- **What the task asks**: Only the lines running from the line with "route,drt-met1-wl,8970,um" to the end of the records below belong in the answer, each copied exactly.

- **Dataset entries**:
`config.mk`:
```
export PLATFORM = sky130hd
export DESIGN_NAME = dtei_top
export DESIGN_NICKNAME = d
export VERILOG_FILES = /design/src/verilog/dtei_pkg.sv /design/src/verilog/dtei_top.sv
export SDC_FILE = /design/constraint.sdc
export NUM_CORES = 1
export LEC_CHECK = 0
export BUFFER_PORTS_ARGS = -buffer_cell sky130_fd_sc_hd__buf_2
export CAP_MARGIN = 20
export CORE_MARGIN = 2
export CORE_UTILIZATION = 60
export CTS_BUF_LIST = sky130_fd_sc_hd__clkbuf_16
export CTS_CLUSTER_DIAMETER = 150
export DETAILED_ROUTE_END_ITERATION = 16
export HOLD_SLACK_MARGIN = 0.12
export PLACE_DENSITY_LB_ADDON = 0.3
export RECOVER_POWER = 25
export SKIP_CTS_REPAIR_TIMING = 1
export SYNTH_ARGS = -nofsm -noshare
export SYNTH_HDL_FRONTEND = slang
export SYNTH_SLANG_ARGS = --single-unit
```
`constraint.sdc`:
```
create_clock -name clk -period 7.5 [get_ports clk]
set_clock_uncertainty 0.2 [all_clocks]
set_input_delay 1.5 -clock clk [delete_from_list [all_inputs] [get_ports clk]]
set_output_delay 1.5 -clock clk [all_outputs]
set_load 0.05 [all_outputs]
```
`src/verilog/dtei_pkg.sv`:
```
// Purpose: Shared constants and types for the dual timer and external interrupt unit
// Assumes: Registers hold 8-bit data in the low byte of a 32-bit Avalon-MM word
// Notes: Register byte address is four times the register index
package dtei_pkg;
    localparam int ADDR_W = 10;
    localparam int DATA_W = 32;
    localparam int IRQ_W = 4;
    localparam int PRE_W = 12;
    // Register indices
    localparam logic [7:0] IDX_TCTL = 8'h88;
    localparam logic [7:0] IDX_TIMER_MODE_SELECT = 8'h89;
    localparam logic [7:0] IDX_TL_A = 8'h8a;
    localparam logic [7:0] IDX_TL_B = 8'h8b;
    localparam logic [7:0] IDX_TH_A = 8'h8c;
    localparam logic [7:0] IDX_TH_B = 8'h8d;
    localparam logic [7:0] IDX_CKPS = 8'h8e;
    localparam logic [7:0] IDX_CLKCFG = 8'h8f;
    localparam logic [7:0] IDX_ISTAT = 8'h90;
    localparam logic [7:0] IDX_IMASK = 8'h91;
    localparam logic [7:0] CKPS_RST = 8'h01;
    localparam logic [7:0] BYTE_ZERO = 8'h00;
    localparam logic [7:0] BYTE_MAX = 8'hff;
    localparam logic [4:0] LOW5_MAX = 5'h1f;
    localparam logic [15:0] WORD_MAX = 16'hffff;
    localparam logic [1:0] DIV_SLOW = 2'h3;
    localparam logic [1:0] DIV_FULL = 2'h0;
    // Oscillator clocks per timer count
    localparam logic [PRE_W-1:0] PER_STD = 12'h00c;
    localparam logic [PRE_W-1:0] PER_STD_SLOW = 12'hc00;
    localparam logic [PRE_W-1:0] PER_FAST_SLOW = 12'h400;
    localparam logic [PRE_W-1:0] PER_X4 = 12'h001;
    localparam logic [PRE_W-1:0] PER_X2 = 12'h002;
    localparam logic [PRE_W-1:0] PER_DIV = 12'h004;
    // Interrupt status, mask and vector acknowledge bit positions
    localparam int EV_TF_A = 0;
    localparam int EV_TF_B = 1;
    localparam int EV_EX_A = 2;
    localparam int EV_EX_B = 3;

    typedef enum logic [1:0] {DTEI_M13, DTEI_M16, DTEI_M8R, DTEI_MSPLIT} dtei_mode_t;

    typedef struct packed {
        logic timer_b_overflow_flag;
        logic timer_b_run;
        logic timer_a_overflow_flag;
        logic timer_a_run;
        logic ext_irq_b_detect;
        logic ext_irq_b_type;
        logic ext_irq_a_detect;
        logic ext_irq_a_type;
    } dtei_tctl_t;

    typedef struct packed {
        logic gate;
        logic count_sel;
        dtei_mode_t mode;
    } dtei_tmode_t;

    typedef struct packed {
        dtei_tmode_t b;
        dtei_tmode_t a;
    } dtei_timer_mode_select_t;

    typedef struct packed {
        logic [1:0] wdog_sel;
        logic t2_sel;
        logic timer_b_clock_select;
        logic timer_a_clock_select;
        logic [2:0] stretch;
    } dtei_ckps_t;

    typedef struct packed {
        logic [1:0] clock_divider_field;
        logic clock_multiplier_select;
        logic [2:0] unused;
        logic timer_b_high_speed_select;
        logic timer_a_high_speed_select;
    } dtei_clkcfg_t;

    typedef struct packed {
        logic read;
        logic write;
        logic [ADDR_W-1:0] address;
        logic [3:0] byteenable;
        logic [DATA_W-1:0] writedata;
    } dtei_avs_req_t;
endpackage

```
`src/verilog/dtei_top.sv`:
```
// Purpose: Two 8/16-bit timer/counters with external interrupt edge/level detect
// Assumes: Single clock at 100 MHz, Avalon-MM slave with one wait state
// Notes: Pins are synchronised through three flops before use
// Notes on behaviour
// - Timer b overflow sets its flag outside timer a mode 11, where split high byte overflow sets it; software zero or vectoring clears it.
// - Timer a overflow sets its flag; software zero or vectoring clears it.
// - A timer counts only while its run bit is one, else holds; in timer a mode 11 the high byte follows the timer b run bit.
// - Edge type: falling pin edge sets detect flag until cleared or vectored.
// - Level type: detect flag mirrors inverted pin level, no latching.
// - Type bit zero means level, one means edge for each pin.
// - Gate set: timer counts only while run is one and pin high.
// - Count select zero uses prescaled clock, one uses count pin pulses.
// - Mode 00 is 13-bit, 01 is 16-bit, 10 is 8-bit auto-reload.
// - Timer b mode 11 halts timer b and keeps its count.
// - Timer a mode 11 splits bytes; low runs on a, high on b.
// - Count bytes are separate read/write registers resetting to zero.
// - Count period is 12, 1, 2, 4, 3072 or 1024 oscillator clocks.
// - High-speed select clocks the timer every system clock.
//
// Decided for this implementation: the Avalon-MM slave port.
`timescale 1ns/1ns
module dtei_top (
    input wire logic clk,
    input wire logic rst_n,
    input dtei_pkg::dtei_avs_req_t avs_req,
    output logic [dtei_pkg::DATA_W-1:0] avs_readdata,
    output logic avs_waitrequest,
    input wire logic ext_irq_a_pin,
    input wire logic ext_irq_b_pin,
    input wire logic timer_a_count_pin,
    input wire logic timer_b_count_pin,
    input wire logic [dtei_pkg::IRQ_W-1:0] vec_ack,
    output logic irq
);
    import dtei_pkg::*;

    logic [3:0] pin_raw;
    logic [3:0] s1_r;
    logic [3:0] s2_r;
    logic [3:0] s3_r;
    logic [3:0] pin_f_r;
    logic [3:0] agree;
    logic [3:0] pin_fall;
    logic waitrequest_r;
    logic [DATA_W-1:0] readdata_r;
    logic irq_r;
    dtei_tctl_t tctl_r;
    dtei_tctl_t tctl_nxt;
    dtei_timer_mode_select_t timer_mode_select_r;
    dtei_ckps_t ckps_r;
    dtei_clkcfg_t clkcfg_r;
    logic [IRQ_W-1:0] istat_r;
    logic [IRQ_W-1:0] imask_r;
    logic [IRQ_W-1:0] ev;
    logic [7:0] tl_r [2];
    logic [7:0] th_r [2];
    logic [7:0] tl_nxt [2];
    logic [7:0] th_nxt [2];
    logic [1:0] ovf;
    logic [1:0] tick;
    logic [1:0] hs;
    logic [1:0] csel;
    logic [PRE_W-1:0] pre_r [2];
    logic [7:0] idx;
    logic [7:0] wd;
    logic [7:0] rd_byte;
    logic wr_en;
    logic rd_acc;
    logic wr_cnt;
    logic split;
    logic inc_a;
    logic inc_b;
    logic inc_a_hi;
    logic [16:0] step_a;
    logic [16:0] step_b;

    // Pins idle high; filtered level changes only when flops 2 and 3 agree
    assign pin_raw = {timer_b_count_pin, timer_a_count_pin, ext_irq_b_pin, ext_irq_a_pin};
    assign agree = ~(s2_r ^ s3_r);
    assign pin_fall = agree & ~s3_r & pin_f_r;

    always_ff @(posedge clk)
    begin
        if (!rst_n)
        begin
            s1_r <= 4'hf;
            s2_r <= 4'hf;
            s3_r <= 4'hf;
            pin_f_r <= 4'hf;
        end
        else
        begin
            s1_r <= pin_raw;
            s2_r <= s1_r;
            s3_r <= s2_r;
            pin_f_r <= (pin_f_r & ~agree) | (s3_r & agree);
        end
    end

    // Bus decode; one wait state on every access
    assign idx = avs_req.address[ADDR_W-1:2];
    assign wd = avs_req.writedata[7:0];
    assign wr_en = avs_req.write && !waitrequest_r && avs_req.byteenable[0];
    assign rd_acc = avs_req.read && !waitrequest_r;
    assign wr_cnt = wr_en && (idx >= IDX_TL_A) && (idx <= IDX_TH_B);

    always_ff @(posedge clk)
    begin
        if (!rst_n)
            waitrequest_r <= 1'b1;
        else
            waitrequest_r <= !((avs_req.read || avs_req.write) && waitrequest_r);
    end

    always_comb
    begin
        case (idx)
            IDX_TCTL: rd_byte = tctl_r;
            IDX_TIMER_MODE_SELECT: rd_byte = timer_mode_select_r;
            IDX_TL_A: rd_byte = tl_r[0];
            IDX_TL_B: rd_byte = tl_r[1];
            IDX_TH_A: rd_byte = th_r[0];
            IDX_TH_B: rd_byte = th_r[1];
            IDX_CKPS: rd_byte = ckps_r;
            IDX_CLKCFG: rd_byte = clkcfg_r;
            IDX_ISTAT: rd_byte = {4'h0, istat_r};
            IDX_IMASK: rd_byte = {4'h0, imask_r};
            default: rd_byte = BYTE_ZERO;
        endcase
    end

    // Data is captured in the waiting cycle so it stands at the accept edge
    always_ff @(posedge clk)
    begin
        if (!rst_n)
            readdata_r <= '0;
        else if (avs_req.read && waitrequest_r)
            readdata_r <= {24'h000000, rd_byte};
    end

    always_ff @(posedge clk)
    begin
        if (!rst_n)
        begin
            timer_mode_select_r <= '0;
            ckps_r <= CKPS_RST;
            clkcfg_r <= '0;
            imask_r <= '0;
        end
        else if (wr_en)
        begin
            if (idx == IDX_TIMER_MODE_SELECT)
                timer_mode_select_r <= wd;
            if (idx == IDX_CKPS)
                ckps_r <= wd;
            if (idx == IDX_CLKCFG)
                clkcfg_r <= wd;
            if (idx == IDX_IMASK)
                imask_r <= wd[IRQ_W-1:0];
        end
    end

    function automatic logic [PRE_W-1:0] period(input logic sel, input dtei_clkcfg_t c);
        if (!sel)
            period = (c.clock_divider_field == DIV_SLOW) ? PER_STD_SLOW : PER_STD;
        else if (c.clock_divider_field == DIV_SLOW)
            period = PER_FAST_SLOW;
        else if (c.clock_divider_field == DIV_FULL)
            period = c.clock_multiplier_select ? PER_X4 : PER_X2;
        else
            period = PER_DIV;
    endfunction

    assign hs = {clkcfg_r.timer_b_high_speed_select, clkcfg_r.timer_a_high_speed_select};
    assign csel = {ckps_r.timer_b_clock_select, ckps_r.timer_a_clock_select};

    generate
        for (genvar g = 0; g < 2; g++)
        begin : g_pre
            logic [PRE_W-1:0] per;
            logic hit;
            assign per = period(csel[g], clkcfg_r);
            assign hit = pre_r[g] >= (per - PER_X4);
            assign tick[g] = hs[g] || hit;
            always_ff @(posedge clk)
            begin
                if (!rst_n || hit)
                    pre_r[g] <= '0;
                else
                    pre_r[g] <= pre_r[g] + PER_X4;
            end
        end
    endgenerate

    // one count step; bit 16 is the wrap
    function automatic logic [16:0] step(input dtei_mode_t m, input logic [7:0] tl,
                                         input logic [7:0] th, input logic inc);
        logic [16:0] r;
        r = {1'b0, th, tl};
        if (inc)
        begin
            unique case (m)
                DTEI_M13:
                begin
                    r[4:0] = tl[4:0] + 5'h01;
                    if (tl[4:0] == LOW5_MAX)
                    begin
                        r[15:8] = th + 8'h01;
                        r[16] = (th == BYTE_MAX);
                    end
                end
                DTEI_M16: r = {({th, tl} == WORD_MAX), {th, tl} + 16'h0001};
                DTEI_M8R:
                begin
                    r[7:0] = (tl == BYTE_MAX) ? th : tl + 8'h01;
                    r[16] = (tl == BYTE_MAX);
                end
                DTEI_MSPLIT:
                begin
                    r[7:0] = tl + 8'h01;
                    r[16] = (tl == BYTE_MAX);
                end
            endcase
        end
        return r;
    endfunction

    assign split = (timer_mode_select_r.a.mode == DTEI_MSPLIT);
    assign inc_a = tctl_r.timer_a_run && (!timer_mode_select_r.a.gate || pin_f_r[0])
                   && (timer_mode_select_r.a.count_sel ? pin_fall[2] : tick[0]);
    // timer b halted in mode 11
    assign inc_b = tctl_r.timer_b_run && (!timer_mode_select_r.b.gate || pin_f_r[1])
                   && (timer_mode_select_r.b.count_sel ? pin_fall[3] : tick[1])
                   && (timer_mode_select_r.b.mode != DTEI_MSPLIT);
    // split high byte runs on timer b run
    assign inc_a_hi = split && tctl_r.timer_b_run && tick[0];
    assign step_a = step(timer_mode_select_r.a.mode, tl_r[0], th_r[0], inc_a);
    assign step_b = step(timer_mode_select_r.b.mode, tl_r[1], th_r[1], inc_b);

    always_comb
    begin
        tl_nxt[0] = step_a[7:0];
        tl_nxt[1] = step_b[7:0];
        th_nxt[1] = step_b[15:8];
        ovf[0] = step_a[16];
        if (split)
        begin
            // split high byte owns the timer b flag
            th_nxt[0] = th_r[0] + {7'h00, inc_a_hi};
            ovf[1] = inc_a_hi && (th_r[0] == BYTE_MAX);
        end
        else
        begin
            th_nxt[0] = step_a[15:8];
            ovf[1] = step_b[16];
        end
    end

    // bus write wins over counting in the same cycle
    always_ff @(posedge clk)
    begin
        if (!rst_n)
        begin
            tl_r[0] <= '0;
            tl_r[1] <= '0;
            th_r[0] <= '0;
            th_r[1] <= '0;
        end
        else
        begin
            tl_r[0] <= (wr_en && idx == IDX_TL_A) ? wd : tl_nxt[0];
            tl_r[1] <= (wr_en && idx == IDX_TL_B) ? wd : tl_nxt[1];
            th_r[0] <= (wr_en && idx == IDX_TH_A) ? wd : th_nxt[0];
            th_r[1] <= (wr_en && idx == IDX_TH_B) ? wd : th_nxt[1];
        end
    end

    // Flag set wins over software or vector clear
    always_comb
    begin
        logic wt;
        dtei_tctl_t w;
        wt = wr_en && (idx == IDX_TCTL);
        w = wd;
        tctl_nxt = tctl_r;
        if (wt)
        begin
            tctl_nxt = w;
        end
        else
        begin
            tctl_nxt.timer_a_overflow_flag = tctl_r.timer_a_overflow_flag && !vec_ack[EV_TF_A];
            tctl_nxt.timer_b_overflow_flag = tctl_r.timer_b_overflow_flag && !vec_ack[EV_TF_B];
            tctl_nxt.ext_irq_a_detect = tctl_r.ext_irq_a_detect && !vec_ack[EV_EX_A];
            tctl_nxt.ext_irq_b_detect = tctl_r.ext_irq_b_detect && !vec_ack[EV_EX_B];
        end
        tctl_nxt.timer_a_overflow_flag = tctl_nxt.timer_a_overflow_flag || ovf[0];
        tctl_nxt.timer_b_overflow_flag = tctl_nxt.timer_b_overflow_flag || ovf[1];
        if (tctl_r.ext_irq_a_type)
            tctl_nxt.ext_irq_a_detect = tctl_nxt.ext_irq_a_detect || pin_fall[0];
        else
            tctl_nxt.ext_irq_a_detect = !pin_f_r[0];
        if (tctl_r.ext_irq_b_type)
            tctl_nxt.ext_irq_b_detect = tctl_nxt.ext_irq_b_detect || pin_fall[1];
        else
            tctl_nxt.ext_irq_b_detect = !pin_f_r[1];
    end

    always_ff @(posedge clk)
    begin
        if (!rst_n)
            tctl_r <= '0;
        else
            tctl_r <= tctl_nxt;
    end

    // Events are overflow pulses and rising detect flags; read clears only bits the reader saw
    assign ev = {tctl_nxt.ext_irq_b_detect && !tctl_r.ext_irq_b_detect,
                 tctl_nxt.ext_irq_a_detect && !tctl_r.ext_irq_a_detect,
                 ovf[1], ovf[0]};

    always_ff @(posedge clk)
    begin
        if (!rst_n)
        begin
            istat_r <= '0;
            irq_r <= 1'b0;
        end
        else
        begin
            if (rd_acc && idx == IDX_ISTAT)
                istat_r <= (istat_r & ~readdata_r[IRQ_W-1:0]) | ev;
            else
                istat_r <= istat_r | ev;
            irq_r <= |(istat_r & imask_r);
        end
    end

    assign avs_readdata = readdata_r;
    assign avs_waitrequest = waitrequest_r;
    assign irq = irq_r;
endmodule

```
==> impl_metrics.csv <==
group,metric,value,unit
floorplanning,io_pins,92,
worst_setup_path,worst_setup_path_start_kind,"input port",
cts,cts_buffer_depth,2,
min_path,hold_class,"flop to flop",
cts,numCtsBuffers,17,
sta,period_needed,5.21,ns
floorplanning,die_area,13700,um^2
pwr,power.leakage,3.35,nW
worst_setup_path,critical_path_required,7.62,ns
sta,hold_viol,0,
grt,antenna_found_initial,0,
cts,clkSinkCount,122,
grt,grt_pass1_vias,6442,
worst_setup_path,critical_path_buf_inv_count,4,
worst_setup_path,critPathCaptureType,"flop",
worst_setup_path,path_max_fanout,49,
logic_synthesis,syn_avg_cell_area,7.95,um^2
sta,fin_tns_setup,0,ns
logic_synthesis,synthSimpleGateAreaFrac,0.241,
floorplanning,fp.dieH,117,um
place,gp_congestion,0.956,
worst_setup_path,cpLargestDelayFamily,"buffers and inverters",
sta,period_share,0.694,
place,dp_hpwl,14900,um
logic_synthesis,synth_mux_area_frac,0.0389,
grt,grt_pass1_wl,33300,um
logic_synthesis,synthXorXnorAreaFrac,0.0389,
logic_synthesis,netlist_area,7660,um^2
worst_setup_path,slowest_delay,1.27,ns
grt,grt_start_max_net_pins,50,
logic_synthesis,syn_inst,963,
final_layout,diodes,0,
cts,clk_pin_slew,0.06,ns
pwr,vdd_drop_max,136,uV
worst_setup_path,critPathSlowestCell,"clkbuf_1",
floorplanning,start_util,0.612,
floorplanning,coreArea,12500,um^2
sta,relSlewSlack,-0.649,
worst_setup_path,crit_path_cell_trace,"clkbuf_1 -> clkbuf_1 -> clkinv_1 -> clkbuf_1 -> o32ai_1",
cts,clockRootBuffer,"clkbuf_16",
final_layout,nFillCells,1108,
place,port_buffers,38,
logic_synthesis,synthAdderAreaFrac,0.0931,
pwr,powerDensity,189,nW/um^2
route,drcViolationCount,0,
logic_synthesis,ys_dominant_reg_cell,"dfxtp_1",
final_layout,drive_gt1_frac,0.0825,
logic_synthesis,ys_ff_latch,122,
route,drt_iter0_markers,887,
status,status,"finished, violations left",
logic_synthesis,synth_edf_count,0,
logic_synthesis,synthTopCellsByArea,"dfxtp_1 32%, ha_1 9.3%, nand2_1 6.0%, nor2_1 4.4%, a21oi_1 4.3%",
route,drt-met1-wl,8970,um
sta,clock.fmax,0.192,GHz
route,route.met3.wl,2230,um
status,violations,"max-capacitance violations, max-slew violations",
cts,h-tree-depth,4,
sta,rsz0062_at_grt,"no",
pwr,power.total,1.59,mW
sta,slew_violations,83,
worst_setup_path,critPathKind,"input port to flop",
logic_synthesis,synth.top_cell.area_share,0.319,
sta,worstMarginPinSlew,2.47,ns
worst_setup_path,crit_path_frequent_cell,"clkbuf_1",
route,top_layer_used,"met4",
logic_synthesis,synth_compound_area_frac,0.199,
final_layout,final_util,0.673,
logic_synthesis,ys_types,71,
final_layout,nets,1097,
route,vias,7242,
logic_synthesis,synth_top_cell_by_area,"dfxtp_1",
final_layout,area_delta_synth_final,10.0,%
cts,worstSkewPairLatency,0.43,ns
run,cap_violations,2,
floorplanning,row_count,41,
floorplanning,die_x,117,um
route,drt-total-wl,21100,um
logic_synthesis,seq_area_frac_synth,0.319,
cts,cts_tree,"built",
logic_synthesis,synth_top_family_by_area,"simple AND/OR/NAND/NOR gates",
sta,final-setup-viol-count,0,
route,drtPass1Iterations,9,
route,viasPerCell,6.21,
grt,grt_overflow,0,
logic_synthesis,ys_warn_count,0,
worst_setup_path,cp.arrival,5.33,ns
route,wl_per_cell,18.1,um
route,wl_met2,9090,um
route,drt.antenna.violating_nets,0,
logic_synthesis,async_flop_share,0,
grt,grt_usage,0.317,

- **Answer area**:
route,drt-met1-wl,8970,um
sta,clock.fmax,0.192,GHz
route,route.met3.wl,2230,um
status,violations,"max-capacitance violations, max-slew violations",
cts,h-tree-depth,4,
sta,rsz0062_at_grt,"no",
pwr,power.total,1.59,mW
sta,slew_violations,83,
worst_setup_path,critPathKind,"input port to flop",
logic_synthesis,synth.top_cell.area_share,0.319,
sta,worstMarginPinSlew,2.47,ns
worst_setup_path,crit_path_frequent_cell,"clkbuf_1",
route,top_layer_used,"met4",
logic_synthesis,synth_compound_area_frac,0.199,
final_layout,final_util,0.673,
logic_synthesis,ys_types,71,
final_layout,nets,1097,
route,vias,7242,
logic_synthesis,synth_top_cell_by_area,"dfxtp_1",
final_layout,area_delta_synth_final,10.0,%
cts,worstSkewPairLatency,0.43,ns
run,cap_violations,2,
floorplanning,row_count,41,
floorplanning,die_x,117,um
route,drt-total-wl,21100,um
logic_synthesis,seq_area_frac_synth,0.319,
cts,cts_tree,"built",
logic_synthesis,synth_top_family_by_area,"simple AND/OR/NAND/NOR gates",
sta,final-setup-viol-count,0,
route,drtPass1Iterations,9,
route,viasPerCell,6.21,
grt,grt_overflow,0,
logic_synthesis,ys_warn_count,0,
worst_setup_path,cp.arrival,5.33,ns
route,wl_per_cell,18.1,um
route,wl_met2,9090,um
route,drt.antenna.violating_nets,0,
logic_synthesis,async_flop_share,0,
grt,grt_usage,0.317,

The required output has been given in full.